I’m having the same problem. Did your nerve issues go away?

My son (6 year old) was stung on his lip two days ago. There was pain and swelling but no stinger. Maybe it was a yellow jacket? We used a baking soda paste and watched him carefully. Swelling went down by morning almost completely. But the next morning itbis swollen again. What should we do?

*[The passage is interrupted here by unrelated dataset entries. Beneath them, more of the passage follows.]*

$ cat src/rtl/hpu_cmd_arbiter_pkg.sv
// Width helpers for the command arbiter: outstanding-counter width and the
// core index width.
package hpu_cmd_arb_pkg;
  // Wide enough to hold MAX_OUTSTANDING itself, so the counter never wraps.
  function automatic int cnt_width(input int max_out);
    return $clog2(max_out + 1);
  endfunction

  function automatic int idx_width(input int n);
    return (n > 1) ? $clog2(n) : 1;
  endfunction
endpackage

I was stung yesterday on my middle finger by 2 bees at the same time (I’m pretty sure they were making out😂) it really hurt and it still hurts after 24 hours

Pain level:
When I was stung:8
Few minutes after:6
Hours after:8
Next morning:9
Afternoon of next day:10
Night of next day:10

The pain is an aching pain on all of my my fingers,

But why?

Hi Jenna,

That sounds super painful. I’m so sorry!

Perhaps this is a type of delayed reaction. Dr. Greene says “Delayed reactions result when the body’s immune system prepares for future stings, but some of the exuberant defense measures inadvertently turn against the body itself. These symptoms begin more than four hours after the initial sting. ” He discuss bee sting reactions in more depth in this article –> Bee Sting Reactions & Treatments.

Best, @MsGreene
Note: I am the co-founder of, but I am not Dr. Greene and I am not a doctor. Please keep that in mind when reading my comments and replies.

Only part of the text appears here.